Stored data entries
*** Begin section ***
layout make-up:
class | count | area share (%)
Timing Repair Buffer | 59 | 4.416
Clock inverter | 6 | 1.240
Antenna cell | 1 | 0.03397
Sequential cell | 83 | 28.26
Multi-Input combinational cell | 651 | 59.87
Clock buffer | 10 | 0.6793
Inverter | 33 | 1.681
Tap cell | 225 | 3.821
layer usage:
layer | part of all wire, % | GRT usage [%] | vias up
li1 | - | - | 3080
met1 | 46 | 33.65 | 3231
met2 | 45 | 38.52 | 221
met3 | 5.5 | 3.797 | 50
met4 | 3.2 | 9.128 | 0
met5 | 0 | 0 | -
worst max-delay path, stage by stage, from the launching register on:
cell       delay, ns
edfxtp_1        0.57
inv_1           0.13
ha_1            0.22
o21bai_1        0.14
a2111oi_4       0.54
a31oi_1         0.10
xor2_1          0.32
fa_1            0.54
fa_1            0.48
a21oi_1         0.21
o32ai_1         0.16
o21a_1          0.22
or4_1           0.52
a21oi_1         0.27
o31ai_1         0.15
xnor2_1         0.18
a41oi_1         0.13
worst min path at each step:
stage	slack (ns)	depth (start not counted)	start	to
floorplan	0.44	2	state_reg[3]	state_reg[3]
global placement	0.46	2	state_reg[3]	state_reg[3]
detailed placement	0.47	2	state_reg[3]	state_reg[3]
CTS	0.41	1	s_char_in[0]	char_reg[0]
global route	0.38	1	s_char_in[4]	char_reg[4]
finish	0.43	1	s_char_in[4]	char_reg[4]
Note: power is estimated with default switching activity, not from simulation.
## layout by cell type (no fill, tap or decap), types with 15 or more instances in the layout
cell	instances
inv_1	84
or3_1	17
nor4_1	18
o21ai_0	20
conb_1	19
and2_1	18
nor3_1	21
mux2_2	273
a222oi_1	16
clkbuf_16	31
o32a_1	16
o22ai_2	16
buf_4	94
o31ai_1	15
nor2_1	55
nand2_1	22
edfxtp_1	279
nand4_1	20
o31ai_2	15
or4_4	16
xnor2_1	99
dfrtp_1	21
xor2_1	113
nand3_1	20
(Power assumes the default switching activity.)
## config.mk

```make
export PLATFORM = sky130hd
export DESIGN_NAME = aging_priority_queue
export DESIGN_NICKNAME = d
export VERILOG_FILES = /design/src/rtl/apq_pkg.sv /design/src/rtl/aging_priority_queue.sv /design/src/rtl/apq_ram.sv /design/src/rtl/apq_ctrl.sv /design/src/rtl/apq_dp.sv
export SDC_FILE = /design/constraint.sdc
export NUM_CORES = 1
export LEC_CHECK = 0
export BUFFER_PORTS_ARGS = -buffer_cell sky130_fd_sc_hd__buf_2
export CAP_MARGIN = 20
export CORE_MARGIN = 4
export CORE_UTILIZATION = 59
export CTS_BUF_LIST = sky130_fd_sc_hd__clkbuf_8
export CTS_CLUSTER_SIZE = 24
export DETAILED_ROUTE_END_ITERATION = 7
export PLACE_DENSITY = 0.79
export SETUP_SLACK_MARGIN = 0.5
export SLEW_MARGIN = 15
export SYNTH_ARGS = -nofsm -noshare
export SYNTH_HDL_FRONTEND = slang
export SYNTH_HIERARCHICAL = 1
export SYNTH_SLANG_ARGS = --single-unit
```

## constraint.sdc

```tcl
create_clock -name clock -period 6.8 [get_ports clock]
set_input_delay 0.68 -clock clock [delete_from_list [all_inputs] [get_ports clock]]
set_output_delay 0.68 -clock clock [all_outputs]
set_load 0.01 [all_outputs]
```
*** End section ***
**EXERCISE AIM:** Only certain lines are wanted. Please return exactly those from the top of the data through the line with "Inverter | 33 | 1.681".

**WRITTEN RESPONSE:**
layout make-up:
class | count | area share (%)
Timing Repair Buffer | 59 | 4.416
Clock inverter | 6 | 1.240
Antenna cell | 1 | 0.03397
Sequential cell | 83 | 28.26
Multi-Input combinational cell | 651 | 59.87
Clock buffer | 10 | 0.6793
Inverter | 33 | 1.681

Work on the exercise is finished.